[Dataset entries]

**src/rtl/rom_string_streamer.sv**
```systemverilog
// rom_string_streamer
// Reads a NUL-terminated ASCII string, one 32-bit word at a time, from a word-addressed
// OBI subordinate. It streams the characters out over a valid/ready byte interface,
// lane 0 first. There is never more than one OBI read outstanding.
// The obi_pkg below supplies the default configuration and the channel structs.

package obi_pkg;

  typedef struct packed {
    int unsigned AddrWidth;
    int unsigned DataWidth;
    int unsigned IdWidth;
  } obi_cfg_t;

  localparam int unsigned ObiAddrWidth = 32'd32;
  localparam int unsigned ObiDataWidth = 32'd32;
  localparam int unsigned ObiIdWidth   = 32'd1;

  localparam obi_cfg_t ObiDefaultConfig = '{
    AddrWidth: ObiAddrWidth,
    DataWidth: ObiDataWidth,
    IdWidth:   ObiIdWidth
  };

  typedef struct packed {
    logic [ObiAddrWidth-1:0]   addr;
    logic                      we;
    logic [ObiDataWidth/8-1:0] be;
    logic [ObiDataWidth-1:0]   wdata;
    logic [ObiIdWidth-1:0]     aid;
    logic                      a_optional;
  } obi_a_chan_t;

  typedef struct packed {
    logic        req;
    obi_a_chan_t a;
  } obi_req_t;

  typedef struct packed {
    logic [ObiDataWidth-1:0] rdata;
    logic [ObiIdWidth-1:0]   rid;
    logic                    err;
    logic                    r_optional;
  } obi_r_chan_t;

  typedef struct packed {
    logic        gnt;
    logic        rvalid;
    obi_r_chan_t r;
  } obi_rsp_t;

endpackage

module rom_string_streamer #(
  parameter obi_pkg::obi_cfg_t ObiCfg    = obi_pkg::ObiDefaultConfig,
  parameter type               obi_req_t = obi_pkg::obi_req_t,
  parameter type               obi_rsp_t = obi_pkg::obi_rsp_t,
  parameter int unsigned       MaxChars  = 32'd32
) (
  input  logic                        clk_i,
  input  logic                        rst_i,
  input  logic                        start_i,
  input  logic [ObiCfg.AddrWidth-1:0] base_addr_i,
  output logic                        busy_o,
  output logic                        done_o,
  output logic                        err_o,
  output logic                        char_valid_o,
  input  logic                        char_ready_i,
  output logic [7:0]                  char_o,
  output obi_req_t                    obi_req_o,
  input  obi_rsp_t                    obi_rsp_i
);

  localparam int unsigned Aw = ObiCfg.AddrWidth;

  // The character cap fits in eight bits (1..255); the counter compares against it directly.
  localparam logic [7:0] MaxCharsC = MaxChars[7:0];

  typedef enum logic [2:0] {
    ST_IDLE = 3'd0,
    ST_REQ  = 3'd1,
    ST_WAIT = 3'd2,
    ST_EMIT = 3'd3,
    ST_DONE = 3'd4
  } state_e;

  // Picks one byte of a fetched word; lane 0 is the least significant byte.
  function automatic logic [7:0] select_byte(input logic [31:0] word, input logic [1:0] lane);
    select_byte = word[{lane, 3'b000} +: 8];
  endfunction

  // Current state and datapath registers.
  state_e         state_r;
  logic [Aw-1:0]  base_r;
  logic [Aw-1:0]  idx_r;
  logic [1:0]     lane_r;
  logic [7:0]     cnt_r;
  logic [31:0]    word_r;
  logic           err_r;

  // Registered outputs, computed from the next-state view so they line up with the state.
  logic           busy_r;
  logic           done_r;
  logic           valid_r;
  logic [7:0]     char_r;
  logic           req_r;
  logic [Aw-1:0]  addr_r;

  // Next-state values.
  state_e         state_s;
  logic [Aw-1:0]  base_s;
  logic [Aw-1:0]  idx_s;
  logic [1:0]     lane_s;
  logic [7:0]     cnt_s;
  logic [31:0]    word_s;
  logic           err_s;
  logic [7:0]     cur_byte_s;
  logic [7:0]     next_byte_s;
  logic [Aw-1:0]  next_addr_s;
  logic           handshake_s;

  // rid, r_optional and any unused rdata bits are deliberately ignored.
  logic           unused_s;
  assign unused_s = ^obi_rsp_i;

  // Byte currently presented, and whether the sink takes it this cycle. The handshake
  // is gated by the registered valid, so ready never feeds back into valid.
  always_comb begin
    cur_byte_s  = select_byte(word_r, lane_r);
    handshake_s = valid_r & char_ready_i;
  end

  // Next-state and datapath update for the fetch/emit sequence.
  always_comb begin
    state_s = state_r;
    base_s  = base_r;
    idx_s   = idx_r;
    lane_s  = lane_r;
    cnt_s   = cnt_r;
    word_s  = word_r;
    err_s   = err_r;
    case (state_r)
      ST_IDLE: begin
        if (start_i) begin
          base_s  = base_addr_i;
          idx_s   = '0;
          lane_s  = 2'd0;
          cnt_s   = 8'd0;
          err_s   = 1'b0;
          state_s = ST_REQ;
        end else begin
          state_s = ST_IDLE;
        end
      end
      ST_REQ: begin
        if (obi_rsp_i.gnt) begin
          state_s = ST_WAIT;
        end else begin
          state_s = ST_REQ;
        end
      end
      ST_WAIT: begin
        if (obi_rsp_i.rvalid) begin
          if (obi_rsp_i.r.err) begin
            err_s   = 1'b1;
            state_s = ST_DONE;
          end else begin
            word_s  = obi_rsp_i.r.rdata[31:0];
            lane_s  = 2'd0;
            state_s = ST_EMIT;
          end
        end else begin
          state_s = ST_WAIT;
        end
      end
      ST_EMIT: begin
        if (cur_byte_s == 8'd0) begin
          // The terminator ends the run and is never presented to the sink.
          state_s = ST_DONE;
        end else if (handshake_s) begin
          cnt_s = cnt_r + 8'd1;
          if (cnt_s == MaxCharsC) begin
            state_s = ST_DONE;
          end else if (lane_r == 2'd3) begin
            // The word is used up; only now is the next one requested.
            idx_s   = idx_r + {{(Aw-1){1'b0}}, 1'b1};
            lane_s  = 2'd0;
            state_s = ST_REQ;
          end else begin
            lane_s  = lane_r + 2'd1;
            state_s = ST_EMIT;
          end
        end else begin
          state_s = ST_EMIT;
        end
      end
      ST_DONE: begin
        state_s = ST_IDLE;
      end
      default: begin
        state_s = ST_IDLE;
      end
    endcase
  end

  // Values the registered outputs take on the next edge.
  always_comb begin
    next_byte_s = select_byte(word_s, lane_s);
    next_addr_s = base_s + (idx_s << 2);
  end

  // State and datapath registers.
  always_ff @(posedge clk_i or posedge rst_i) begin
    if (rst_i) begin
      state_r <= ST_IDLE;
      base_r  <= '0;
      idx_r   <= '0;
      lane_r  <= 2'd0;
      cnt_r   <= 8'd0;
      word_r  <= 32'd0;
      err_r   <= 1'b0;
    end else begin
      state_r <= state_s;
      base_r  <= base_s;
      idx_r   <= idx_s;
      lane_r  <= lane_s;
      cnt_r   <= cnt_s;
      word_r  <= word_s;
      err_r   <= err_s;
    end
  end

  // Output registers. Valid only rises for a non-NUL byte, and both the byte and the
  // valid flag hold while EMIT waits for the sink.
  always_ff @(posedge clk_i or posedge rst_i) begin
    if (rst_i) begin
      busy_r  <= 1'b0;
      done_r  <= 1'b0;
      valid_r <= 1'b0;
      char_r  <= 8'd0;
      req_r   <= 1'b0;
      addr_r  <= '0;
    end else begin
      busy_r  <= (state_s != ST_IDLE);
      done_r  <= (state_s == ST_DONE);
      valid_r <= (state_s == ST_EMIT) && (next_byte_s != 8'd0);
      char_r  <= (state_s == ST_EMIT) ? next_byte_s : 8'd0;
      req_r   <= (state_s == ST_REQ);
      addr_r  <= next_addr_s;
    end
  end

  // Drive the port signals from the output registers. This is a read-only request,
  // so the fixed request fields are tied off here.
  always_comb begin
    obi_req_o              = '0;
    obi_req_o.req          = req_r;
    obi_req_o.a.addr       = addr_r;
    obi_req_o.a.we         = 1'b0;
    obi_req_o.a.be         = '1;
    obi_req_o.a.wdata      = '0;
    obi_req_o.a.aid        = '0;
    obi_req_o.a.a_optional = '0;
    busy_o                 = busy_r;
    done_o                 = done_r;
    err_o                  = err_r;
    char_valid_o           = valid_r;
    char_o                 = char_r;
  end

endmodule

```
**config.mk**
```make
export PLATFORM = sky130hd
export DESIGN_NAME = rom_string_streamer
export DESIGN_NICKNAME = d
export VERILOG_FILES = /design/src/rtl/rom_string_streamer.sv
export SDC_FILE = /design/constraint.sdc
export NUM_CORES = 1
export LEC_CHECK = 0
export ABC_AREA = 0
export CORE_MARGIN = 5
export CORE_UTILIZATION = 45
export CTS_BUF_LIST = sky130_fd_sc_hd__clkbuf_4 sky130_fd_sc_hd__clkbuf_8
export CTS_CLUSTER_SIZE = 16
export DETAILED_ROUTE_END_ITERATION = 6
export PLACE_DENSITY_LB_ADDON = 0.25
export SYNTH_ARGS = -nofsm -noshare
export SYNTH_HDL_FRONTEND = slang
export SYNTH_SLANG_ARGS = --single-unit
```
**constraint.sdc**
```tcl
create_clock -name clk_i -period 9.6 [get_ports clk_i]
set_clock_uncertainty 0.1 [all_clocks]
set_input_delay 1.44 -clock clk_i [delete_from_list [all_inputs] [get_ports clk_i]]
set_output_delay 1.44 -clock clk_i [all_outputs]
set_load 0.1 [all_outputs]
```
Word-level counts from Yosys, hierarchy flattened
Index checks and enable logic that the tools add are counted.
{"block": "totals", "regBits": 154, "latch_bits": 0, "ramBits": 0, "romBits": 0, "input_bits": 73, "out_inout_bits": 84, "word_cells": 83, "mem_count": 0}
{"block": "classes", "addsub": 4, "multipliers": 0, "div_mod_pow": 0, "n_lt_le_gt_ge": 0, "n_eq_ne": 15, "shifts": 2, "mux": 37, "bitwise_logic": 1, "reduce_logical": 10}
{"cell": "two-way mux 32 bit", "n": 10}
{"cell": "one-hot mux 32 bit (2 select lines)", "n": 1}
{"cell": "variable part select 32 x 6 -> 8 bit", "n": 2}
{"cell": "adder 32 x 1 -> 32 bit, second input constant", "n": 1}
{"cell": "adder 32 bit", "n": 1}
{"cell": "two-way mux 8 bit", "n": 4}
{"cell": "two-way mux 2 bit", "n": 9}
{"cell": "one-hot mux 8 bit (2 select lines)", "n": 1}
{"cell": "two-way mux 3 bit", "n": 5}
{"cell": "inequality test 2 bit, second input constant", "n": 7}
{"cell": "one-hot mux 3 bit (4 select lines)", "n": 1}
{"cell": "equality test 3 x 2 -> 1 bit, second input constant", "n": 3}
{"cell": "adder 8 x 1 -> 8 bit, second input constant", "n": 1}
{"cell": "equality test 8 x 6 -> 1 bit, second input constant", "n": 1}
{"cell": "logical NOT 8 bit", "n": 1}
{"cell": "AND reduction 4 bit", "n": 2}
{"cell": "nonzero test 8 bit", "n": 1}
{"cell": "equality test 3 x 1 -> 1 bit, second input constant", "n": 2}
{"cell": "one-hot mux 2 bit (3 select lines)", "n": 1}
{"cell": "AND reduction 6 bit", "n": 1}
{"cell": "two-way mux 1 bit", "n": 4}
{"cell": "nonzero test 2 bit", "n": 2}
{"cell": "equality test 3 bit, second input constant", "n": 1}
{"cell": "logical NOT 3 bit", "n": 1}
{"cell": "other kinds (6)", "n": 6}

Logic depth before layout (Yosys ltp)
Gate-level depths: netlist of run 1.
{"block": "depth", "word_depth": 9, "ltp_mapped": 20}

Least setup slack after synthesis of run 1
Ideal clock, no wire load.
{"block": "synth_path", "path_type": "input port to flip-flop", "startpoint": "in start_i", "endpoint": "reg addr_r[30]", "setup_time_ns": 0.080, "arrival_time_ns": 4.840, "path_slack_ns": 4.580, "cell_stages": 15, "path_buffers": 1, "cell_sequence": "nand2_1 > nor2_1 > clkbuf_1 > mux2_2 > ha_1 > fa_1 > a21oi_1 > o2111ai_1 > nand2_1 > o221a_2 > or3_1 > a31oi_1 > a221o_1 > o41ai_1 > xnor2_1"}
{"block": "synth_between", "elab_chain_len": 3, "elab_cells_between_ends": 5}
{"item": "start, declared", "line_no": "62", "rtl": "input logic start_i,"}
{"item": "two-way mux 32 bit", "line_no": "144", "rtl": "if (start_i) begin"}
{"item": "two-way mux 32 bit", "line_no": "142", "rtl": "case (state_r)"}
{"item": "via base_s[2]", "line_no": "111", "rtl": "logic [Aw-1:0] base_s;"}
{"item": "adder 32 bit", "line_no": "209", "rtl": "next_addr_s = base_s + (idx_s << 2);"}
{"item": "via next_addr_s[30]", "line_no": "119", "rtl": "logic [Aw-1:0] next_addr_s;"}
{"item": "end signal, assigned", "line_no": "249", "rtl": "addr_r <= next_addr_s;"}
{"item": "end, declared", "line_no": "107", "rtl": "logic [Aw-1:0] addr_r;"}
The timed path passes the listed nets, and every way through them passes these cells. The select of a mux whose other input is x is not followed.
A chain may end at the register's enable or synchronous reset.

Final worst setup path of run 1
{"block": "layout_path", "startpoint": "in char_ready_i", "endpoint": "reg addr_r[30]"}
{"block": "layout_between", "elab_chain_len": 5}
{"item": "start, declared", "line_no": "68", "rtl": "input logic char_ready_i,"}
{"item": "bitwise AND 1 bit", "line_no": "130", "rtl": "handshake_s = valid_r & char_ready_i;"}
{"item": "two-way mux 32 bit", "line_no": "180", "rtl": "end else if (handshake_s) begin"}
{"item": "two-way mux 32 bit", "line_no": "177", "rtl": "if (cur_byte_s == 8'd0) begin"}
{"item": "one-hot mux 32 bit (2 select lines)", "line_no": "142"}
{"item": "via idx_s[5]", "line_no": "112", "rtl": "logic [Aw-1:0] idx_s;"}
{"item": "adder 32 bit", "line_no": "209"}
{"item": "via next_addr_s[30]", "line_no": "119"}
The timed path passes the listed nets, and every way through them passes these cells. The select of a mux whose other input is x is not followed.

==> results of run 1 <==
worst min path at each step:
stage / start / endpoint / slack, ns / cells past startpoint
floorplan: cnt_r[7] / cnt_r[7] / 0.34 / 1
global placement: cnt_r[7] / cnt_r[7] / 0.37 / 1
detailed placement: cnt_r[7] / cnt_r[7] / 0.38 / 1
CTS: cnt_r[7] / cnt_r[7] / 0.41 / 1
global route: base_r[24] / base_r[24] / 0.43 / 1
finish: cnt_r[7] / cnt_r[7] / 0.40 / 1
power groups by stage:
| stage | Combinational, uW | Sequential [uW] | Clock, uW |
|---|---|---|---|
| 2_1_floorplan | 789 | 1560 | 0 |
| 3_3_place_gp | 1760 | 960 | 0 |
| 3_5_place_dp | 1770 | 965 | 0 |
| 4_1_cts | 1780 | 954 | 503 |
| 5_1_grt | 1870 | 978 | 529 |
| 6_report | 1770 | 952 | 489 |
state kept, by name (all words and copies together), names as in the netlist, 2 cells and up:
name / count
state_r: 3
addr_r: 32
base_r: 30
char_o: 8
cnt_r: 8
lane_r: 2
idx_r: 30
word_r: 32
stage by stage:
step | total power [uW] | area (um2)
finish | 3210 | 9690
CTS | 3240 | 9690
global route | 3380 | 9690
detailed placement | 2740 | 9290
floorplan | 2350 | 8200
global placement | 2720 | 9290
layout make-up:
cell class / instances / area (um2)
Inverter: 15 / 61.3
Clock buffer: 19 / 262
Tap cell: 229 / 287
Clock inverter: 13 / 134
Sequential cell: 150 / 3750
Timing Repair Buffer: 123 / 1210
Multi-Input combinational cell: 569 / 3980
Fill cell: 1588 / 8090
routing by layer:
layer	global-route usage, %	wire length [um]	share of wire, %	vias up
li1	-	-	-	2937
met4	5.05	123	0.72	0
met3	3.56	861	5.0	6
met2	26.8	7860	46	128
met1	23.6	8230	48	2785
met5	0	0	0	-
placed cells by master, fill, tap and decap left out, types with 3 or more instances in the layout:
master           netlist  final
dfrtp_1              150    150
clkdlybuf4s50_1        0    115
mux2_2                72     72
nand2_1               52     52
o21ai_0               52     52
nor2_1                51     50
a21oi_1               39     39
conb_1                 2     39
ha_1                  32     32
xnor2_1               23     23
nand3_1               20     20
a31oi_1               21     20
clkbuf_8               0     19
mux2i_1               16     16
o21ai_1               15     15
a21o_1                14     14
inv_1                 14     13
nor3_1                11     11
nand4_1                8      8
buf_4                 42      8
nor4_1                 7      7
and3_1                 7      7
inv_6                  0      7
and2_1                 6      6
xor2_1                 6      6
o211ai_1               5      5
a211o_1                5      5
o21a_1                 4      4
o31ai_1                4      4
o41ai_1                4      4
nor2b_1                4      4
nand2b_1               4      4
or4_1                  3      3
o21bai_1               3      3
cell usage after synthesis (6+ instances only):
cell type	count
and2_1	6
buf_4	42
mux2i_1	16
dfrtp_1	150
o21ai_1	15
mux2_2	72
xnor2_1	23
o21ai_0	52
nand3_1	20
nor4_1	7
nand2_1	52
a21o_1	14
a31oi_1	21
and3_1	7
nor2_1	51
nor3_1	11
xor2_1	6
clkbuf_1	18
inv_1	14
ha_1	32
a21oi_1	39
nand4_1	8
cell families (layout without fill, tap and decap cells):
group	count (synthesis)	in the layout	share of synthesized area, %
xor+xnor	29	29	3.15
other cells	2	39	0.0931
simple gates	189	189	11.5
flops	150	150	46.5
fa+ha+maj	33	33	5.21
buf+inv	81	170	6.05
compound gates	190	190	15.2
mux	89	89	12.2
==> impl_metrics.json, run 1 <==
{
  "ys_seq_elements": 150,
  "numCtsBuffers": 17,
  "worstSetupStartpointType": "primary input",
  "power_frac_comb_pct": 55.1,
  "final_util_pct": 54.5,
  "worst_pin_slew_ns": 1.01,
  "cp_num_cells": 17,
  "clock-root-buffer": "clkbuf_8",
  "cp.arrival_ns": 5.85,
  "max_freq_ghz": 0.178,
  "cp_data_required_time_ns": 9.83,
  "clk_pin_slew_worst_paths_ns": 0.09,
  "firstDrtPassIters": 5,
  "rsz0062_at_grt": "no",
  "holdWs_ns": 0.400,
  "post_cts_resized": 0,
  "drive_gt1_share_pct": 14.8,
  "placed_cells": 1086,
  "syn_area_um2": 8060,
  "postSynthAreaPerCell_um2": 10.6,
  "slew_viol_final": 0,
  "gp_congestion": 0.841,
  "powerDensity_nw_per_um2": 331,
  "cts_tree": "done",
  "slew_headroom_pct": 32.4,
  "leakagePower_uw": 0.00433,
  "ant_nets": 0,
  "die_w_um": 144,
  "cpMaxStageDelayCell": "a2111oi_4",
  "status": "finished clean",
  "setup_viol": 0,
  "final_cells": 1118,
  "grt_pass1_wl_mm": 28.0,
  "grt_usage_pct": 16.9,
  "num_vias": 5856,
  "min_period_ns": 5.63,
  "ioPinCount": 157,
  "critPathCapture": "addr_r[30]",
  "synth_top_area_share_pct": 46.5,
  "critical-path-top-delay-family": "compound AO/OA/AOI/OAI gates",
  "critPathMaxFanout": 9,
  "grt_pass1_vias": 5698,
  "hold_violations": 0,
  "io_buffers": 115,
  "start_util_pct": 45.4,
  "cts_hold_buf": 0,
  "wl_mm": 17.1,
  "drt_iter0_drc": 233,
  "r2r_slack_ns": 4.38,
  "r2r-start": "lane_r[0]",
  "cp_cell_sequence": "clkdlybuf4s50_1 > and2_1 > o41ai_4 > a2111oi_4 > a31oi_1 > o21ai_0 > o41ai_1 > ha_1 > nand3_1 > o2111ai_1 > nand2_1 > o221a_2 > or3_1 > a31oi_1 > a221o_1 > o41ai_1 > xnor2_1",
  "intPower_uw": 1610,
  "hp-class": "reg2reg",
  "path_class": "in2reg",
  "fin_crit_sh_pct": 58.6,
  "clk-insertion-delay-late_ns": 0.46,
  "seq_area_frac_synth_pct": 46.5,
  "clock_tree.buffer_depth": 2,
  "die_area_um2": 20700,
  "dp_slack_ns": 3.49,
  "syn_inst": 763,
  "rows": 49,
  "clockPowerShare_pct": 15.2,
  "antenna_found_initial": 0,
  "synthArstFlopShare_pct": 100,
  "p_switching_uw": 1590,
  "coreArea_um2": 17800,
  "tns_ns": 0,
  "worst_slack_ns": 3.97,
  "cts.sinks": 150,
  "area_growth_pct": 20.1,
  "ys.flop_type": "dfrtp_1",
  "num_antenna_cells": 0,
  "timing.rr.end": "addr_r[30]",
  "fp.dieH_um": 144,
  "final_nets": 982,
  "peakVddDrop_mv": 0.221,
  "yosys-top-cells-area": "dfrtp_1, mux2_2, ha_1",
  "post-dp-hpwl_mm": 12.4,
  "yosysTopAreaCell": "dfrtp_1",
  "cts_setup_buffers": 0,
  "cp-end-kind": "register",
  "sw_frac_of_total_pct": 49.7,
  "grt-ovfl-total": 0,
  "route.detailed.drc": 0,
  "htreeDepth": 4,
  "crit_start": "char_ready_i",
  "wl_per_cell_um": 15.3,
  "vias_per_cell": 5.24,
  "synth_edf_count": 0,
  "max_stage_delay_ns": 0.62,
  "synth_cell_types": 68,
  "grt_max_degree": 87,
  "ys.warnings.count": 0,
  "worst-path-buf-inv": 1,
  "reg2regPathDepth": 18,
  "maxCapViolCount": 0,
  "power_frac_seq_pct": 29.7
}
Note: power is estimated with default switching activity, not from simulation.
==> inputs of run 2 (changes only) <==
==> constraint.sdc (replaced) <==
create_clock -name clk_i -period 5.4 [get_ports clk_i]
set_clock_uncertainty 0.1 [all_clocks]
set_input_delay 0.81 -clock clk_i [delete_from_list [all_inputs] [get_ports clk_i]]
set_output_delay 0.81 -clock clk_i [all_outputs]
set_load 0.1 [all_outputs]
==> run 2 against run 1 <==
  * Combinational power rose by 79%
  * Power is 80% higher
  * Via count is 2.8% higher
  * Die area stayed put
  * Hold slack worse by 0.0024 ns
  * Sequential power grew 78%
  * Sequential share of layout area down 0.46 points
  * Global-route usage up 0.36 points
  * Setup slack lost 3.7 ns
  * Cell area grew 1.2%
  * Critical path type is now reg2reg
  * Largest cell class unchanged
  * Largest power group unchanged
  * Highest routed layer unchanged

PROBLEM DESCRIPTION -
Your answer must consist solely of the lines above between the line holding "CTS | 3240 | 9690" and the line holding "Clock inverter: 13 / 134", inclusive, copied exactly.

TASK RESPONSE -
CTS | 3240 | 9690
global route | 3380 | 9690
detailed placement | 2740 | 9290
floorplan | 2350 | 8200
global placement | 2720 | 9290
layout make-up:
cell class / instances / area (um2)
Inverter: 15 / 61.3
Clock buffer: 19 / 262
Tap cell: 229 / 287
Clock inverter: 13 / 134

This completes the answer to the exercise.